What the exercise asks:
Write out again, exactly, the lines below starting at the one with "inputs of run" and ending at the one with "run 2 against".

Source records:
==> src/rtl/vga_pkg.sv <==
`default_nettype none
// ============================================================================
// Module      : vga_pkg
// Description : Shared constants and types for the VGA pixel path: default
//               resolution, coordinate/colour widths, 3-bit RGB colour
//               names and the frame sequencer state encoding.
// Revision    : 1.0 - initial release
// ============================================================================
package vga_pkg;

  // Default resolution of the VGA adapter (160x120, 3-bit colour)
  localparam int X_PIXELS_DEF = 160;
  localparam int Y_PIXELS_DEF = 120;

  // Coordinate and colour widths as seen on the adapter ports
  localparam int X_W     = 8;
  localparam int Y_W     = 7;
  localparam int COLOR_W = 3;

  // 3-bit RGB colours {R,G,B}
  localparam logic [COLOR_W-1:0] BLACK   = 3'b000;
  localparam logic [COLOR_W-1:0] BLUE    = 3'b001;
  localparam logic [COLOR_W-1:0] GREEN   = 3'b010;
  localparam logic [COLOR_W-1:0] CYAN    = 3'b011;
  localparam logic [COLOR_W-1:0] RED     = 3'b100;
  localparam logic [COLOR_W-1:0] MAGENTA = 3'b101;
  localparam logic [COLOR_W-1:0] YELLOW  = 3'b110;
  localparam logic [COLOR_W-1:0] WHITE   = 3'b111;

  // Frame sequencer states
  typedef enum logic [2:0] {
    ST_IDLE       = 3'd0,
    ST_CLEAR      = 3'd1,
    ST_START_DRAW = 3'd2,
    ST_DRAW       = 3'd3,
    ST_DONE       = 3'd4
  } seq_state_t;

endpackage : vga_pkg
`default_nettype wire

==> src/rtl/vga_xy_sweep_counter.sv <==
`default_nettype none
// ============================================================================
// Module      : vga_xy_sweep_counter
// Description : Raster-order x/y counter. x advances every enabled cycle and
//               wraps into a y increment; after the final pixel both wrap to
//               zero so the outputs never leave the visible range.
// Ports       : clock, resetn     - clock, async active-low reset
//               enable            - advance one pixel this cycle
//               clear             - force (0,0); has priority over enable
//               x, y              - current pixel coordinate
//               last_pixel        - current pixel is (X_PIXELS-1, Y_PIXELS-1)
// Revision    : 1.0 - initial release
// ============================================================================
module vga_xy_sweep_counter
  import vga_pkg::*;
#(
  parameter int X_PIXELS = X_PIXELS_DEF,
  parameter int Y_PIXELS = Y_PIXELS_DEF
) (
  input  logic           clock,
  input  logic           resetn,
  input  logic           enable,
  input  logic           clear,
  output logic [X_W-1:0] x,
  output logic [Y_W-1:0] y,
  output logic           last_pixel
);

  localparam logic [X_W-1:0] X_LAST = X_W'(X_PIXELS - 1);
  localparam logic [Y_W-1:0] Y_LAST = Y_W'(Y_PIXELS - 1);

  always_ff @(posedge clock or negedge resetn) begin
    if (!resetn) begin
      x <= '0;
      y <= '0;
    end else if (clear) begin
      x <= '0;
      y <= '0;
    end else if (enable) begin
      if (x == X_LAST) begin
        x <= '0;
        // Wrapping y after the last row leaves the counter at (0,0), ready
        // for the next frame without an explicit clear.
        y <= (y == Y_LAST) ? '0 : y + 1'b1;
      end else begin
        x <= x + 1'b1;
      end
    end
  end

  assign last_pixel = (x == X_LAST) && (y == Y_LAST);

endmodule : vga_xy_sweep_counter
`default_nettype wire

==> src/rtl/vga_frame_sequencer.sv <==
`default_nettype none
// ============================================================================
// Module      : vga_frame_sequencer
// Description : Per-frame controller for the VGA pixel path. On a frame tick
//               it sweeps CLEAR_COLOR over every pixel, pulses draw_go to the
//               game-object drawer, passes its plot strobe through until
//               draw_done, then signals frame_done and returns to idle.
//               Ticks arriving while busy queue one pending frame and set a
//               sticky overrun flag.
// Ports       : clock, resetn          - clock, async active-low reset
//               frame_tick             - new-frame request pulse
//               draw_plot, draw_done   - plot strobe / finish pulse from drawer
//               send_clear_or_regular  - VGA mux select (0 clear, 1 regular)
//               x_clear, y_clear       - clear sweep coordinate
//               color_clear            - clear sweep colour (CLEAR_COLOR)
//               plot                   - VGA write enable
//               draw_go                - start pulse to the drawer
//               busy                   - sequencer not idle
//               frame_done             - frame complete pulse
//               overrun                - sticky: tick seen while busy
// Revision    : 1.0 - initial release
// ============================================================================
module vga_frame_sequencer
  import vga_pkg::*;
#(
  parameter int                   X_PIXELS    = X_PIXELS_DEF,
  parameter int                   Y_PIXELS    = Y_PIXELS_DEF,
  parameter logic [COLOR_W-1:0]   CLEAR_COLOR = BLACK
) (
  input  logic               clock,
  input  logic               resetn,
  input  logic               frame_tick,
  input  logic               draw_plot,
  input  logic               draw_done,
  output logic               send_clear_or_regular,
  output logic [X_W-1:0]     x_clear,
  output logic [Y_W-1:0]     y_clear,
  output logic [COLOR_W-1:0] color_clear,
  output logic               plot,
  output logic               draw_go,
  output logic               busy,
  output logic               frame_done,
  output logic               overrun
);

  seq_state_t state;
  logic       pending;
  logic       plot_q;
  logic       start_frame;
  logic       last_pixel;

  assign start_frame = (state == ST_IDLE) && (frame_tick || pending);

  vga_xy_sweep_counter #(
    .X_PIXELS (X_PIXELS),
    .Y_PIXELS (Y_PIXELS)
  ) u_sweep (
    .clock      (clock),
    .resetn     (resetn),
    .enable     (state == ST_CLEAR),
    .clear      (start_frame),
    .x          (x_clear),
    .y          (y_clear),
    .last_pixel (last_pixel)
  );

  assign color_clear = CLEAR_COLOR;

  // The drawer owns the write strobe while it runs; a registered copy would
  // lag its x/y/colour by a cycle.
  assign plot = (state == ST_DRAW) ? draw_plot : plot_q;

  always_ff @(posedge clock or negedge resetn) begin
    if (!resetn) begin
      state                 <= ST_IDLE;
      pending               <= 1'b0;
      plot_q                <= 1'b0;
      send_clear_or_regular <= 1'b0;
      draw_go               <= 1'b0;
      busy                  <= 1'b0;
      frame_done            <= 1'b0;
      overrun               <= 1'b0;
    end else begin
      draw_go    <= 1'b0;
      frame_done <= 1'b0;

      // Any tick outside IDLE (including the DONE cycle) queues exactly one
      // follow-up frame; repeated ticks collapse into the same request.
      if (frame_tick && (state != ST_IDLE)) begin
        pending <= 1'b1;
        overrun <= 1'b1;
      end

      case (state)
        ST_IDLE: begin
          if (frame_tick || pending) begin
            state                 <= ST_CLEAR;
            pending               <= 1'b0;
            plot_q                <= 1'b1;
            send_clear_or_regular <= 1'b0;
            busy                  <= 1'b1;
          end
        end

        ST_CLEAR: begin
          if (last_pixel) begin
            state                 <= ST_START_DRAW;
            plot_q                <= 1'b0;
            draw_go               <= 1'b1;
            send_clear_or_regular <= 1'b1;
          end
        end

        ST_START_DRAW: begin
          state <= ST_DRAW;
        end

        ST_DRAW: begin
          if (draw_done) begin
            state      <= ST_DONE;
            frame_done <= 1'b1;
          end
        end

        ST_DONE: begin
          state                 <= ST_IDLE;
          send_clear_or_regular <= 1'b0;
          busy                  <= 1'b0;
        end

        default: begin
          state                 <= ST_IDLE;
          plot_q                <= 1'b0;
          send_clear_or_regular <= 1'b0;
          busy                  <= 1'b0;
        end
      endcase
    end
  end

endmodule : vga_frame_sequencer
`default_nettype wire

---

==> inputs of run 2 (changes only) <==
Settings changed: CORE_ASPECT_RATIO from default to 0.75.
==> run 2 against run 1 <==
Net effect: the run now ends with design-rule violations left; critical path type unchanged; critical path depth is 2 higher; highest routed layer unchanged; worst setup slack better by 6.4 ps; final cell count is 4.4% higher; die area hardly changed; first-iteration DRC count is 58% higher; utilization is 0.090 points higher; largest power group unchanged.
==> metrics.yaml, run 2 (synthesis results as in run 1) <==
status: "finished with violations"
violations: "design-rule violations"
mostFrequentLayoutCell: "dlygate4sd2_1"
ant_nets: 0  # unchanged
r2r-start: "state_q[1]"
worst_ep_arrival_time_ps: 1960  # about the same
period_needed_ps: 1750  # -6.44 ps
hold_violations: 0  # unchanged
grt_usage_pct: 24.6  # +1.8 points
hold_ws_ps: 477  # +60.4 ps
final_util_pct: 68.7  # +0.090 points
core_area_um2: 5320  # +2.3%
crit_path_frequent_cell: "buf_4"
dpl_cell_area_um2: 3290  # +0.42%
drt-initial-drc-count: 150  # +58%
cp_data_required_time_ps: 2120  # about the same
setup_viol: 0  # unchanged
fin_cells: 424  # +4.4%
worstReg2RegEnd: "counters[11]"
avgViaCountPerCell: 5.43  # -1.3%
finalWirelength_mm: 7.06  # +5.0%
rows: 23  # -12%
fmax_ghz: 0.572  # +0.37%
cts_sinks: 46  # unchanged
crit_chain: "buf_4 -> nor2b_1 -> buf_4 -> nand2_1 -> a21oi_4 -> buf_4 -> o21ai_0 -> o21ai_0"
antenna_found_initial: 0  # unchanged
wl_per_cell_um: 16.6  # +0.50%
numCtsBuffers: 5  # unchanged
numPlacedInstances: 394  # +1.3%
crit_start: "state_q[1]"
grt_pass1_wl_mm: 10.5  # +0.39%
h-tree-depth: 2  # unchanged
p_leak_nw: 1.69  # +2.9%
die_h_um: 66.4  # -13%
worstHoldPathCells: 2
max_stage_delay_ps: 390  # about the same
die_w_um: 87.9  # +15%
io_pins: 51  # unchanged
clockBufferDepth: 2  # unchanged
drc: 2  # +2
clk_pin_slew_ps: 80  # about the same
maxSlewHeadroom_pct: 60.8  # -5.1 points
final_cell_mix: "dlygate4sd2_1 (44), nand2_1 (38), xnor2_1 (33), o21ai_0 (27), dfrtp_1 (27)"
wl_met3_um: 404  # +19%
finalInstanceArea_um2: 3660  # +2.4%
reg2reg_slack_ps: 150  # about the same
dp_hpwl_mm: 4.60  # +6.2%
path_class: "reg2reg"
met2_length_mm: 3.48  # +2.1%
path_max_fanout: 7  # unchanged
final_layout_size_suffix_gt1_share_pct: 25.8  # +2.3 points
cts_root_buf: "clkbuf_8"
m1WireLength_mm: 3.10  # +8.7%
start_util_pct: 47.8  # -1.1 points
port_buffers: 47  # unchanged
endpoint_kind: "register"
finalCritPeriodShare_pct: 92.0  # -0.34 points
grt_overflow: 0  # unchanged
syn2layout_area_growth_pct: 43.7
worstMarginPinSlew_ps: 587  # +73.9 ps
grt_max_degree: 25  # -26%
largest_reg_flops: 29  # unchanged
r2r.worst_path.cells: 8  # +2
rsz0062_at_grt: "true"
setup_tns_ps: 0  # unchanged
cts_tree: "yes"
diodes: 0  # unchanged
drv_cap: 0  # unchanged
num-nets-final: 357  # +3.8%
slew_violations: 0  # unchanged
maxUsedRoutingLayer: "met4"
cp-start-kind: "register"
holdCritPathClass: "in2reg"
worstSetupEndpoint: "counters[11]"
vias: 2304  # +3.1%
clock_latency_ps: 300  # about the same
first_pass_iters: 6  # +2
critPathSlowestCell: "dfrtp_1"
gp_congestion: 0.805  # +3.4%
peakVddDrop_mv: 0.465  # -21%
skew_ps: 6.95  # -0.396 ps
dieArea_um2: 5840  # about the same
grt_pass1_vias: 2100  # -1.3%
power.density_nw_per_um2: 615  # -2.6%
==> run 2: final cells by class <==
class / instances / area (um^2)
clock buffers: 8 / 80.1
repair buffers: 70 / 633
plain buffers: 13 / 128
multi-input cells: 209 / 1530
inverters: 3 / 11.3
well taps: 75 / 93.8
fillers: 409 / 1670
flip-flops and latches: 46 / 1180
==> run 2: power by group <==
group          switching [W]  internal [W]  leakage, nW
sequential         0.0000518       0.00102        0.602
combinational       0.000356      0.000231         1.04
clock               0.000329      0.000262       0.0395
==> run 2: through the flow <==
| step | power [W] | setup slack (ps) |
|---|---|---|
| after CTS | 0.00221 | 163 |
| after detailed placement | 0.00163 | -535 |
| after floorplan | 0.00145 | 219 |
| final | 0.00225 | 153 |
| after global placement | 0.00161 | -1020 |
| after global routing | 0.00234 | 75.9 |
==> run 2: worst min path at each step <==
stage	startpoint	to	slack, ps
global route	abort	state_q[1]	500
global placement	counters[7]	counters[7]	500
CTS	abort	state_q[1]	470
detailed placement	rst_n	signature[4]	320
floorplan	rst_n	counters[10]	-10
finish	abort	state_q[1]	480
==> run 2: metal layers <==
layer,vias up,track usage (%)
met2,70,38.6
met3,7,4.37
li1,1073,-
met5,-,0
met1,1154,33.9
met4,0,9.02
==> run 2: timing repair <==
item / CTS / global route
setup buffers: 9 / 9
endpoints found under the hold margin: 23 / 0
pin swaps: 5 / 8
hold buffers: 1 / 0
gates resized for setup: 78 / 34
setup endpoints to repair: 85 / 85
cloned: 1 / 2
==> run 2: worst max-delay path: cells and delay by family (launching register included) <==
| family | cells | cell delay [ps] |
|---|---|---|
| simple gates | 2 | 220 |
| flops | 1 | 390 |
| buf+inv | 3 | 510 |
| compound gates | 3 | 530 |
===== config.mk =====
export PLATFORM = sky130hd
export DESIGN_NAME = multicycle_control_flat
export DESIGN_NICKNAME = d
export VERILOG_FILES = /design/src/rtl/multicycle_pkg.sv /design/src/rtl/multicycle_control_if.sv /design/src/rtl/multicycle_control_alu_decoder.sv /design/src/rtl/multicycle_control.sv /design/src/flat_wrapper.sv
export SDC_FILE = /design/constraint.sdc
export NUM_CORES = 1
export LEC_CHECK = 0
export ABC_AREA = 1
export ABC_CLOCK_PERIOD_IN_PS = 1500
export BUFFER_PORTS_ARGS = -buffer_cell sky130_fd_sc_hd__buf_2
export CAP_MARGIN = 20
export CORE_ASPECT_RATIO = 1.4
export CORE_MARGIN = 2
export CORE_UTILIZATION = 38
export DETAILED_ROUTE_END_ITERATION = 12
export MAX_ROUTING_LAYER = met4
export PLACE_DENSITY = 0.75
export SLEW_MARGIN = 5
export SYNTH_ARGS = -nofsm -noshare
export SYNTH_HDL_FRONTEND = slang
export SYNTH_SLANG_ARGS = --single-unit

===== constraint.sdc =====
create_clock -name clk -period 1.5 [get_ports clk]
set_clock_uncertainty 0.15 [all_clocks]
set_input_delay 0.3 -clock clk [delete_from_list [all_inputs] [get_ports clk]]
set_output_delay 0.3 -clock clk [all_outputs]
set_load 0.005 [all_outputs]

Answer for this exercise:
==> inputs of run 2 (changes only) <==
Settings changed: CORE_ASPECT_RATIO from default to 0.75.
==> run 2 against run 1 <==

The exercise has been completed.